[./config.mk]
export PLATFORM = sky130hd
export DESIGN_NAME = whack_a_mole
export DESIGN_NICKNAME = whack_a_mole
export VERILOG_FILES = /design/flow/design.v
export SDC_FILE = /design/flow/constraint.sdc
export NUM_CORES = 4
export LEC_CHECK = 1
export CORE_UTILIZATION = 50
[./constraint.sdc]
current_design whack_a_mole

set clk_period 3.0
set clk_io_pct 0.2

create_clock -name clk0 -period $clk_period [get_ports {clk}]

set non_clock_inputs [all_inputs -no_clocks]
set_input_delay [expr $clk_period * $clk_io_pct] -clock clk0 $non_clock_inputs
set_output_delay [expr $clk_period * $clk_io_pct] -clock clk0 [all_outputs]
[./design.v]
module buzzer(clk_la,clk_50,clk_half,hit,rst,beep); 
	input clk_la,clk_50,clk_half,hit,rst;
	output beep;
	reg en,hit_tmp,flag;
	always@(posedge clk_half or posedge hit)	 
	begin
		if(hit) hit_tmp=1;
		else hit_tmp=0;
	end
	always@(posedge clk_50 or posedge rst)
	begin
		if(rst)
		begin
			flag=1;                              
			en=0;
		end
		else if((hit==1)&&(flag==1)==1)			 
		begin
			en=1;                                
			flag=0;
		end
		else begin
			if(hit_tmp==0) flag=1;					 
			else flag=flag;                      
			if(hit==0) en=0;                     
			else en=en;                          
		end
	end
	assign beep=en?clk_la:0;
endmodule
==> flow/design.v <==
`timescale 1ns / 1ps
module copy(output [3:0] out1,addo1,
input[3:0] in1,addi1,addi2,in2,
input clk,en
    );
       reg [3:0] S [0:15];
reg [3:0] temp_out1;
assign out1 = temp_out1;
always @ (posedge clk)
begin
    if(en)
        begin
            temp_out1 <= S[addo1];
        end
     else
        begin
            S[addi1] <= in1;
            S[addi2] <= in2;
        end
end
endmodule
==> flow/run.sh <==
#!/bin/bash
# OpenROAD 26Q1-2900-gdf79404cd8, Yosys 0.63+post, stock flow scripts
make -C /OpenROAD-flow-scripts/flow DESIGN_CONFIG=/design/flow/config.mk WORK_HOME=/design/flow/orfs finish
==> flow/config.mk <==
export PLATFORM = sky130hd
export DESIGN_NAME = copy
export DESIGN_NICKNAME = copy
export VERILOG_FILES = /design/flow/design.v
export SDC_FILE = /design/flow/constraint.sdc
export NUM_CORES = 4
export LEC_CHECK = 1
export CORE_AREA = 10 10 70 70
export DIE_AREA = 0 0 80 80
==> flow/constraint.sdc <==
current_design copy

set clk_period 1.9
set clk_io_pct 0.2

create_clock -name clk0 -period $clk_period [get_ports {clk}]

set non_clock_inputs [all_inputs -no_clocks]
set_input_delay [expr $clk_period * $clk_io_pct] -clock clk0 $non_clock_inputs
set_output_delay [expr $clk_period * $clk_io_pct] -clock clk0 [all_outputs]
**flow/design.v**
```verilog
`timescale 1ns / 1ps
module read(output [3:0] out1,addo1,
input[3:0] in1,addi1,addi2,in2,
input clk,en
    );
       reg [3:0] S [0:15];
reg [3:0] temp_out1;
assign out1 = temp_out1;
always @ (negedge clk)
begin
    if(!en)
        begin
            temp_out1 <= S[addo1];
        end
     else
        begin
            S[addi1] <= in1;
            S[addi2] <= in2;
        end
end
endmodule
```
$ cat ./design.v
`timescale 1ns / 1ps
module Adder(ain1,
             ain2,
             add_out
    );
    input [63:0] ain1;
    input [63:0] ain2;
    output [63:0] add_out;
    assign add_out = ain1+ain2;
endmodule
`timescale 1ns / 1ps
module Buffer(in1,
              out,
              clk,
              ld,
              reset
    );
    input [63:0] in1;
    input ld;
    input clk,reset;
    output [63:0] out;
    reg [63:0] m2r;
    always@(*)
    begin
    if(!ld)
        m2r = in1;
    end
    assign out = m2r;    
endmodule
`timescale 1ns / 1ps
module Down_counter(q,
                    clk,
                    reset
    );
    output reg[2:0] q;
    input clk,reset;
    always @(posedge clk or posedge reset)
    begin
        if(reset)
            q = 3'b000;
        else
            q = q-1;
    end
endmodule
`timescale 1ns / 1ps
module Down_counter_2(q,
                    clk,
                    reset
    );
    output reg[1:0] q;
    input clk,reset;
    always @(posedge clk or posedge reset)
    begin
        if(reset)
            q = 2'b00;
        else
            q = q-1;
    end
endmodule
`timescale 1ns / 1ps
module Reg_Speck(din,
                 dout,
                 clk,
                 reset
    );
    input[63:0] din;
    input clk,reset;
    output reg [63:0] dout;
    always @ (posedge clk or posedge reset)
    begin
         if (reset)
         dout=64'd0;
         else
         dout= din;
    end
endmodule
`timescale 1ns / 1ps
module Shift_left(in,
                  out
    );
    input[63:0] in;
    output[63:0] out;
    assign out = (in<<2);
endmodule
`timescale 1ns / 1ps
module Shift_right(in,
                   out
    );
    input[63:0] in;
    output[63:0] out;
    assign out = (in>>7);
endmodule
`timescale 1ns / 1ps
module TOP( X,
                    reset8,
                    reset4,
                    reset_reg,
                    clk,
                    H1,
                    K1,
                    Y1,
                    hout,
                    ld,ld1
    );
    input [63:0] X,H1,K1,Y1;
    input clk,reset8,reset4,reset_reg;
    output [63:0] hout;
    input ld,ld1;
    wire [63:0] X_out,Y_out,H_final;
    wire[63:0] H;
    wire[63:0] mtoxw,mtoyw,mtohw;
    wire[63:0] w1,w2,w3,w4,w5,w7,w10,w11;
    wire[63:0] w21,w22,w23,w24,w25,w26,w27,w28,w29,ww;
    wire[63:0] w6,w8;
    wire[2:0] w13;
    wire[1:0] w33;
    mux2to1 m1(.in1(X),.in2(w6),.ld(ld),.out(mtoxw));
    mux2to1 m2(.in1(Y1),.in2(w8),.ld(ld),.out(mtoyw));
    Reg_Speck   regx  (.din(mtoxw),.dout(w1),.clk(clk),.reset(reset_reg));
    Reg_Speck   regy  (.din(mtoyw),.dout(w2),.clk(clk),.reset(reset_reg));
    Reg_Speck   regk1 (.din(K1),.dout(w5),.clk(clk),.reset(reset_reg));
    Shift_right sr  (.in(w1),.out(w3));
    Adder add       (.ain1(w3),.ain2(w2),.add_out(w4));
    assign w6 = w4^w5;
    Shift_left sl   (.in(w2),.out(w7));
    assign w8 = w6^w7;
    Down_counter dc (.q(w13),.clk(clk),.reset(reset8));   
    Buffer bf1      (.in1(w6),.out(w10),.ld(|w13),.reset(reset_reg),.clk(clk));
    Buffer bf2      (.in1(w8),.out(w11),.ld(|w13),.reset(reset_reg),.clk(clk));
    Reg_Speck finalx (.din(w10),.dout(X_out),.clk(clk),.reset(reset_reg));
    Reg_Speck finaly (.din(w11),.dout(Y_out),.clk(clk),.reset(reset_reg));
      assign H = w10 ^ w11;
      assign H_final = H^H1;
    mux2to1 mh          (.in1(H_final),.in2(ww),.ld(ld1),.out(w21));
    Shift_right sr1     (.in(w21),.out(w23));
    Shift_left  sl1     (.in(w21),.out(w25));
    Adder     add1      (.ain1(w23),.ain2(w5),.add_out(w24));
    assign w26  = w24 ^ w25;
    Reg_Speck   addh    (.din(w26),.dout(ww),.clk(clk),.reset(reset_reg));
     Down_counter_2 dch (.q(w33),.clk(clk),.reset(reset4));
     Buffer bf1h      (.in1(ww),.out(w28),.ld(|w33),.reset(reset_reg),.clk(clk));
     Reg_Speck finalh (.din(w28),.dout(hout),.clk(clk),.reset(reset_reg));
endmodule
`timescale 1ns / 1ps
module mux2to1(in1,
               in2,
               ld,
               out
    );
    input[63:0] in1,in2;
    input ld;
    output reg [63:0] out;
    always@(*)
    begin
    if(!ld)
        out = in1;
    else
        out = in2;
    end
endmodule
$ cat ./run.sh
#!/bin/bash
# OpenROAD 26Q1-2900-gdf79404cd8, Yosys 0.63+post, stock flow scripts
make -C /OpenROAD-flow-scripts/flow DESIGN_CONFIG=/design/flow/config.mk WORK_HOME=/design/flow/orfs finish
$ cat ./config.mk
export PLATFORM = sky130hd
export DESIGN_NAME = TOP
export DESIGN_NICKNAME = TOP
export VERILOG_FILES = /design/flow/design.v
export SDC_FILE = /design/flow/constraint.sdc
export NUM_CORES = 4
export LEC_CHECK = 1
export CORE_UTILIZATION = 30
$ cat ./constraint.sdc
current_design TOP

set clk_period 25.1
set clk_io_pct 0.2

create_clock -name clk0 -period $clk_period [get_ports {clk}]

set non_clock_inputs [all_inputs -no_clocks]
set_input_delay [expr $clk_period * $clk_io_pct] -clock clk0 $non_clock_inputs
set_output_delay [expr $clk_period * $clk_io_pct] -clock clk0 [all_outputs]
==> Slide: Implementation Results <==
Run Summary

STA
  – Minimum clock period: 9.38 ns
  – Peak Freq: 0.107 GHz
  – Final hold viol count: 0
  – Rel. slew slack: 0.382
  – Setup_tns: 0 ns
  – RSZ-0062 raised after global routing: false
  – Hold WS: 0.413 ns
  – Register pins left without a clock: 188
  – Final period util: 0.374
  – Clock Skew: 0.0251 ns
  – Slew @ Worst Pin: 0.904 ns
  – Final setup fails: 0
  – Endpoints left unconstrained: 252
  – Max-slew violations: 0

Floorplanning
  – Chip Area: 0.0781 sq mm
  – I/O pin cnt: 326
  – Core area: 0.0761 sq mm
  – Die Ht: 279 um
  – Die width: 279 um
  – Floorplan Utilization: 0.304
  – Row count: 101

Setup path
  – CP Capture Type: flip-flop
  – Setup crit start kind: input pin
  – Crit Path Class: input pin to flip-flop
  – WP data required: 25.58 ns
  – Critical-path maximum fanout: 5
  – Critical path data arrival time: 9.86 ns

Layout
  – Util after Layout: 0.379
  – FILL cells: 7505
  – P&R area growth vs syn: 24.8%
  – Share of cells above drive strength 1: 0.0828
  – Fin cells: 3591

Placed design
  – DP HPWL: 58.6 mm
  – Gp weighted congestion: 0.924
  – PortBufs: 318
  – Placed insts: 3511

CTS
  – Num CTS Buffers: 42
  – CTS tree: yes
  – Clock Latency Late Sink: 0.58 ns
  – CTS HTree Levels: 2
  – Clock transition at path regs: 0.06 ns
  – Setup Fix Bufs, Post-CTS: 0
  – Clock buffer depth: 3
  – Post-CTS sizing: 0
  – Root buffer cell: clkbuf_16
  – Hold Buf Count CTS: 0

Status
  – Status: completed

Synthesis
  – Syn Area/Cell: 10.4 sq um
  – Ys flop type: dfrtp_1
  – Top area cell types: dfrtp_1, xnor2_1, dlxtn_1
  – Async SR Flop Fraction: 0.628
  – Syn. warnings: 5
  – Yosys top cell by area: dfrtp_1
  – Unique masters post-synth: 96
  – Synthesis area per yosys: 0.0231 sq mm
  – Yosys cell count: 2221
  – Post-synth EDFFs: 0
  – Post-synthesis cell count: 2221
  – Synthesized area: 0.0231 sq mm
  – Flops after synth: 506
  – Max-area cell share: 0.345

Detailed routing
  – Pre-antenna DRT Iters: 6
  – Drc violations: 0
  – Vias: 16800
  – DRT iter0 DRCs: 1015
  – Routed WL: 72.5 mm
  – WL/cell: 20.2 um
  – Routed vias/inst: 4.68
  – ANT nets after route: 0

Global routing
  – Global-route wire length before repair: 107 mm
  – Initial antenna violation count: 6
  – Gr usage total: 0.191
  – Number of global-route vias before repair: 17000
  – Largest net degree at the start of global routing: 78
  – Total grt overflow: 0

Job
  – OpenROAD warning count: 45
  – Max cap viols: 0

Hold path
  – Worst Hold Class: flip-flop to flip-flop
==> path summary, 6_finish.rpt <==
check / start / endpoint / slack, ns / depth (start not counted)
setup / recovery: H1[15] / addh.dout[55]$_DFF_PP0_ / 15.72 / 16
hold / removal: dch.q[0]$_DFF_PP0_ / dch.q[0]$_DFF_PP0_ / 0.41 / 1
setup reg to reg: addh.dout[8]$_DFF_PP0_ / addh.dout[55]$_DFF_PP0_ / 20.64 / 14
hold reg to reg: dch.q[0]$_DFF_PP0_ / dch.q[0]$_DFF_PP0_ / 0.41 / 1
max in group asynchronous: reset_reg / regx.dout[32]$_DFF_PP0_ / 18.40 / 4
min in group asynchronous: reset4 / dch.q[0]$_DFF_PP0_ / 4.59 / 2
==> per-stage QoR <==
step                cell area [sq um]  setup slack [ns]
detailed placement              27300             15.20
floorplan                       23100             11.42
CTS                             28800             15.77
global placement                27300             15.19
global route                    28800             15.45
finish                          28800             15.72
==> layout by cell type, fill, tap and decap left out, types with 18 or more instances in the layout <==
master	n
a21o_1	73
dfrtp_1	318
nor2_1	107
dlxtp_1	64
clkdlybuf4s50_1	316
ha_1	128
xor2_1	139
o21bai_1	21
clkbuf_16	42
o21ai_0	120
nor3_1	18
nand2_1	174
mux2_2	87
dlxtn_1	124
inv_1	72
xnor2_1	286
nand4_1	29
a21oi_1	167
==> critical path: stages <==
cell,delay [ns]
clkdlybuf4s50_1,0.48
xor2_1,0.18
xnor2_1,0.10
o21ai_0,0.55
ha_1,0.40
and2_1,0.19
a221o_1,0.35
a21oi_1,0.14
o21ai_0,0.26
a31oi_1,0.50
o31ai_1,0.13
buf_4,0.18
a2111oi_0,0.79
o31ai_1,0.22
a21oi_1,0.21
xor2_1,0.15
==> logic make-up (layout without fill, tap and decap cells) <==
| family | count (synthesis) | in the layout | share of synthesized area |
|---|---|---|---|
| buffers and inverters | 145 | 483 | 0.0291 |
| latches | 188 | 188 | 0.122 |
| and+or+nand+nor | 412 | 412 | 0.0812 |
| adders and majority gates | 131 | 131 | 0.0716 |
| xor gates and xnor gates | 435 | 435 | 0.170 |
| DFF | 318 | 318 | 0.345 |
| other | 0 | 2 | 0 |
| AOI/OAI and AO/OA | 502 | 502 | 0.137 |
| muxes | 90 | 90 | 0.0439 |
==> synth_stat cells (3+ instances only) <==
cell type / number
dfrtp_1: 318
xnor2_1: 286
nand2_1: 174
a21oi_1: 167
xor2_1: 139
ha_1: 129
dlxtn_1: 124
o21ai_0: 120
nor2_1: 107
mux2_2: 87
a21o_1: 73
inv_1: 73
dlxtp_1: 64
clkbuf_1: 53
nand4_1: 29
o21bai_1: 21
nor3_1: 18
nand3_1: 17
a31oi_1: 16
a211oi_1: 15
nor2b_1: 11
and2_1: 8
and3_1: 8
clkbuf_8: 8
o211ai_1: 8
a21boi_0: 6
nand2b_1: 6
nor4_1: 6
o31ai_1: 6
a221o_1: 5
o21a_1: 5
o21ai_1: 5
or3_1: 5
a31o_2: 4
a41oi_1: 4
nand3b_1: 4
o2111ai_1: 4
a211o_1: 3
a311o_1: 3
and4_1: 3
buf_6: 3
o21ai_2: 3
or2_2: 3
xnor2_2: 3
xnor3_1: 3
==> final cells by class <==
type | instances | area (sq um) | share of cell area
antenna | 2 | 5.00 | 0.000174
sequential | 506 | 10800 | 0.374
clock buffer | 57 | 1190 | 0.0412
timing repair buffer | 332 | 3290 | 0.114
inverter | 73 | 282 | 0.00977
tap | 1030 | 1290 | 0.0447
clock inverter | 21 | 342 | 0.0119
multi-input combinational | 1570 | 11700 | 0.404
==> flip-flops by register name, summed over array words and instances (netlist names) <==
name	flops
addh.dout	64
bf1h.m2r	64
finalh.dout	64
regk1.dout	64
regy.dout	64
bf1.m2r	62
bf2.m2r	62
regx.dout	57
dc.q	3
dch.q	2
==> routing by layer <==
layer | up-vias | global-route usage | part of all wire
met1 | 8001 | 0.285 | 0.46
met2 | 459 | 0.287 | 0.45
met5 | - | 0 | 0.00014
met4 | 2 | 0.0551 | 0.034
li1 | 8248 | - | -
met3 | 109 | 0.0371 | 0.058
==> ./run.sh <==
#!/bin/bash
# OpenROAD 26Q1-2900-gdf79404cd8, Yosys 0.63+post, stock flow scripts
make -C /OpenROAD-flow-scripts/flow DESIGN_CONFIG=/design/flow/config.mk WORK_HOME=/design/flow/orfs finish
==> ./config.mk <==
export PLATFORM = sky130hd
export DESIGN_NAME = Fetch
export DESIGN_NICKNAME = Fetch
export VERILOG_FILES = /design/flow/design.v
export SDC_FILE = /design/flow/constraint.sdc
export NUM_CORES = 4
export LEC_CHECK = 1
export CORE_UTILIZATION = 40
==> ./constraint.sdc <==
current_design Fetch

set clk_period 1.0
set clk_io_pct 0.2

create_clock -name clk0 -period $clk_period [get_ports {clk}]

set non_clock_inputs [all_inputs -no_clocks]
set_input_delay [expr $clk_period * $clk_io_pct] -clock clk0 $non_clock_inputs
set_output_delay [expr $clk_period * $clk_io_pct] -clock clk0 [all_outputs]
[/design/flow/run.sh]
#!/bin/bash
# OpenROAD 26Q1-2900-gdf79404cd8, Yosys 0.63+post, stock flow scripts
make -C /OpenROAD-flow-scripts/flow DESIGN_CONFIG=/design/flow/config.mk WORK_HOME=/design/flow/orfs finish
[/design/flow/config.mk]
export PLATFORM = sky130hd
export DESIGN_NAME = Decode
export DESIGN_NICKNAME = Decode
export VERILOG_FILES = /design/flow/design.v
export SDC_FILE = /design/flow/constraint.sdc
export NUM_CORES = 4
export LEC_CHECK = 1
export CORE_AREA = 10 10 95 95
export DIE_AREA = 0 0 105 105
[/design/flow/constraint.sdc]
current_design Decode

set clk_period 1.0
set clk_io_pct 0.2

create_clock -name clk0 -period $clk_period

set non_clock_inputs [all_inputs -no_clocks]
set_input_delay [expr $clk_period * $clk_io_pct] -clock clk0 $non_clock_inputs
set_output_delay [expr $clk_period * $clk_io_pct] -clock clk0 [all_outputs]
[/design/flow/design.v]
module Decode (
	input wire [8:0] decoder_in,
	input wire [31:0] dataA_in,
	input wire [31:0] dataB_in,
	input wire [31:0] instr_in,
	input wire ls,
	output reg [1:0] WB_out,
	output reg [2:0] MEM_out,
	output reg [3:0] EXE_out,
	output reg [4:0] RS_out,
	output reg [4:0] RT_out,
	output reg [4:0] RD_out,
	output reg [31:0] dataA_out,
	output reg [31:0] dataB_out,
	output reg [31:0] imm_out
	);
	initial
	begin
		WB_out = 0;
		MEM_out = 0;
		EXE_out = 0;
		RS_out = 0;
		RT_out = 0;
		RD_out = 0;
		dataA_out = 0;
		dataB_out = 0;
		imm_out = 0;
	end
	always @ (*)
	begin
		WB_out <= decoder_in[8:7];
		MEM_out <= decoder_in[6:4];
		EXE_out <= decoder_in[3:0];
		RS_out <= instr_in[25:21];
		RT_out <= instr_in[20:16];
		RD_out <= instr_in[15:11];
		dataA_out <= (ls ? instr_in[25:21] : dataA_in);
		dataB_out <= dataB_in;
		imm_out <= { { 16{ instr_in[15] } }, instr_in[15:0] };
	end
endmodule
==> metrics.txt <==
# HELP chip_impl_metric Metrics from one implementation run
# TYPE chip_impl_metric gauge
chip_impl_info{name="run_status",value="finished, violations left"} 1
chip_impl_info{name="violated_checks",value="setup timing"} 1
chip_impl_metric{name="crit_required",unit="ns"} 0.80
chip_impl_metric{name="final_critical_path_setup_slack",unit="ns"} -0.03985
chip_impl_metric{name="syn-mean-instance-area",unit="um^2"} 7.487
chip_impl_metric{name="grt_pass1_wl",unit="um"} 4664
chip_impl_metric{name="die_boundary_height",unit="um"} 105
chip_impl_metric{name="detailed_place_hpwl",unit="um"} 2805
chip_impl_metric{name="vias_per_cell",unit=""} 3.090
chip_impl_metric{name="openroad.warnings",unit=""} 40
chip_impl_metric{name="final_antenna_net_count",unit=""} 0
chip_impl_metric{name="clock_buffers",unit=""} 0
chip_impl_metric{name="crit_path_max_incr_delay",unit="ns"} 0.29
chip_impl_metric{name="post_synth_instance_area",unit="um^2"} 920.9
chip_impl_metric{name="dieWidth",unit="um"} 105
chip_impl_metric{name="number_of_endpoints_failing_setup_at_the_final_stage",unit=""} 5
chip_impl_metric{name="hold_viol_final",unit=""} 0
chip_impl_metric{name="maxSlewViolCount",unit=""} 0
chip_impl_metric{name="drt_iter0_markers",unit=""} 9
chip_impl_metric{name="yosys.area.top_type_share",unit="%"} 71.74
chip_impl_metric{name="count_of_placed_standard_cells_including_taps",unit=""} 208
chip_impl_metric{name="timing_worst_slew_pin_value",unit="ns"} 0.1405
chip_impl_metric{name="synthesized_instance_count",unit=""} 123
chip_impl_metric{name="aggregate_global_routing_overflow",unit=""} 0
chip_impl_info{name="timing.critical_path.to",value="dataA_out[1]"} 1
chip_impl_metric{name="yosys.stat.chipArea",unit="um^2"} 920.9
chip_impl_metric{name="avgRoutedWirePerCell",unit="um"} 15.46
chip_impl_info{name="endpoint_type_of_the_worst_setup_path",value="output pin"} 1
chip_impl_metric{name="design.seq.count",unit=""} 0
chip_impl_metric{name="setup_total_negative_slack",unit="ns"} -0.1599
chip_impl_metric{name="met1_usage",unit="%"} 4.745
chip_impl_info{name="worstPathCellList",value="buf_12 -> buf_8 -> mux2_4 -> buf_6"} 1
chip_impl_metric{name="largest_fanout_on_the_critical_path",unit=""} 5
chip_impl_metric{name="synth_stat.cells",unit=""} 123
chip_impl_metric{name="placement_rows",unit=""} 30
chip_impl_info{name="logic_family",value="buffers and inverters"} 1
chip_impl_metric{name="final_area",unit="um^2"} 1097
chip_impl_info{name="post-synth-top-area-cell",value="buf_4"} 1
chip_impl_metric{name="gp_routability_congestion",unit=""} 0.6799
chip_impl_metric{name="gr-usage-met3",unit="%"} 3.789
chip_impl_metric{name="floorplan.io_pins",unit=""} 226
chip_impl_metric{name="first_pass_iters",unit=""} 4
chip_impl_info{name="most-common-layout-cells",value="31 x dlygate4sd2_1, 30 x buf_2, 19 x nor2b_1"} 1
chip_impl_info{name="critical_path.slowest_cell",value="mux2_4"} 1
chip_impl_metric{name="post-route-period-util",unit="%"} 104.0
chip_impl_info{name="start_kind",value="input pin"} 1
chip_impl_info{name="layout_top_cell_excl_fill_tap",value="dlygate4sd2_1"} 1
chip_impl_metric{name="post-route-min-period",unit="ns"} 1.040
chip_impl_metric{name="timing.max_slew.rel_slack",unit="%"} 90.63
chip_impl_info{name="globalRoute.busiestLayer",value="met2"} 1
chip_impl_metric{name="via_count",unit=""} 655
chip_impl_metric{name="number_of_antenna_violations_at_the_first_check_in_global_routing",unit=""} 0
chip_impl_metric{name="port-buffer-count",unit=""} 75
chip_impl_metric{name="final_cell_count_no_fill",unit=""} 212
chip_impl_metric{name="post_route_cells_drive_above_1_share",unit="%"} 49.14
chip_impl_metric{name="synth.cellmix.adderShare",unit="%"} 0
chip_impl_metric{name="gr-usage-met2",unit="%"} 8.407
chip_impl_metric{name="synth.cellmix.xorXnorShare",unit="%"} 0
chip_impl_metric{name="final_wirelength",unit="um"} 3277
chip_impl_metric{name="total_leakage_power",unit="nW"} 0.6196
chip_impl_info{name="crit_start",value="ls"} 1
chip_impl_metric{name="power",unit="uW"} 334.6
chip_impl_metric{name="initial_core_util",unit="%"} 13.33
chip_impl_metric{name="globalRouteTotalUtil",unit="%"} 5.228
chip_impl_info{name="topCellsByArea",value="buf_4 72%, nor2b_1 17%, mux2_4 4.9%, mux2_2 2.4%, and2b_1 1.6%"} 1
chip_impl_metric{name="ir_worst_vdd",unit="mV"} 0.04406
chip_impl_metric{name="ys_types",unit=""} 7
chip_impl_metric{name="chip_area",unit="um^2"} 11030
chip_impl_metric{name="antenna_cells",unit=""} 0
chip_impl_metric{name="max_cap_viol_count",unit=""} 0
chip_impl_metric{name="regArea",unit="um^2"} 0
chip_impl_metric{name="crit_arrival",unit="ns"} 0.84
chip_impl_metric{name="clock.fmax",unit="MHz"} 961.7
chip_impl_metric{name="yosys.area_share.simple",unit="%"} 18.61
chip_impl_metric{name="post_cts_hold_buffer_count",unit=""} 0
chip_impl_metric{name="num-fill-cells",unit=""} 824
chip_impl_metric{name="post_synth_mux_area_share",unit="%"} 7.337
chip_impl_metric{name="powerDensity",unit="nW/um^2"} 304.9
chip_impl_metric{name="route.detailed.drc",unit=""} 0
chip_impl_metric{name="placedInstanceArea",unit="um^2"} 1172
chip_impl_metric{name="design.core.area",unit="um^2"} 6907
chip_impl_info{name="grt_setup_unrepaired",value="yes"} 1
chip_impl_info{name="worstHoldPathType",value="input pin to output pin"} 1
chip_impl_metric{name="yosys.stat.seqShare",unit="%"} 0
chip_impl_metric{name="synth-compound-area-share",unit="%"} 0
chip_impl_metric{name="yosysWarningCount",unit=""} 1
chip_impl_info{name="setup.worst_path.class",value="input pin to output pin"} 1
chip_impl_metric{name="grt_max_degree",unit=""} 19
chip_impl_metric{name="layout-area-overhead-vs-synth",unit="%"} 19.16
chip_impl_metric{name="first_global_vias",unit=""} 719
[cells in the mapped netlist]
cell,n
nor2b_1,25
buf_2,2
buf_6,1
buf_4,88
and2b_1,2
mux2_4,3
mux2_2,2
[power by group]
group	switching, mW	internal (mW)	total [mW]
sequential	0	0	0
clock	0	0	0
combinational	0.0888	0.246	0.335
total	0.0888	0.246	0.335
[cell families after synthesis]
group                  Yosys count
and+or+nand+nor                 27
buffers and inverters           91
muxes                            5
[layout make-up]
| cell class | instances | area (um^2) | share of cell area (%) |
|---|---|---|---|
| Timing Repair Buffer | 84 | 695.7 | 63.40 |
| Multi-Input combinational cell | 32 | 281.5 | 25.66 |
| Tap cell | 96 | 120.1 | 10.95 |
[metrics by stage]
step	worst slack, ns	hold WS [ns]	utilization [%]
after global placement	-0.7964	0.4000	16.97
after CTS	-0.1460	0.4000	15.62
after global routing	-0.05693	0.4000	15.89
final	-0.03985	0.4000	15.89
after floorplan	0.2119	0.4630	-
after detailed placement	-0.7932	0.4000	16.97
[worst max-delay path: cells and delay by family]
| kind | cells | cell delay, ns |
|---|---|---|
| multiplexers | 1 | 0.29 |
| buffers and inverters | 3 | 0.34 |
[routing by layer]
layer  share of wire [%]  vias up  wire length [um]
li1                    -      273                 -
met1                  32      275              1034
met2                  43       75              1422
met3                  20       32               640
met4                 5.5        0               179
met5                   0        -                 0
[what timing repair did]
action,CTS,global route
setup buffers,4,0
resized,159,18
setup endpoints to repair,37,27
cloned,2,0
[worst min-delay path by stage]
stage | start | endpoint | slack, ns | depth (start not counted)
final | decoder_in[4] | MEM_out[0] | 0.40 | 0
after global routing | decoder_in[4] | MEM_out[0] | 0.40 | 0
after CTS | decoder_in[5] | MEM_out[1] | 0.40 | 0
Power figures rest on the tool's default switching activity, not on a simulated workload.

_What to work on_
Extract each line holding the word "instances" from the records.

_Exercise result_
==> layout by cell type, fill, tap and decap left out, types with 18 or more instances in the layout <==
==> synth_stat cells (3+ instances only) <==
type | instances | area (sq um) | share of cell area
==> flip-flops by register name, summed over array words and instances (netlist names) <==
| cell class | instances | area (um^2) | share of cell area (%) |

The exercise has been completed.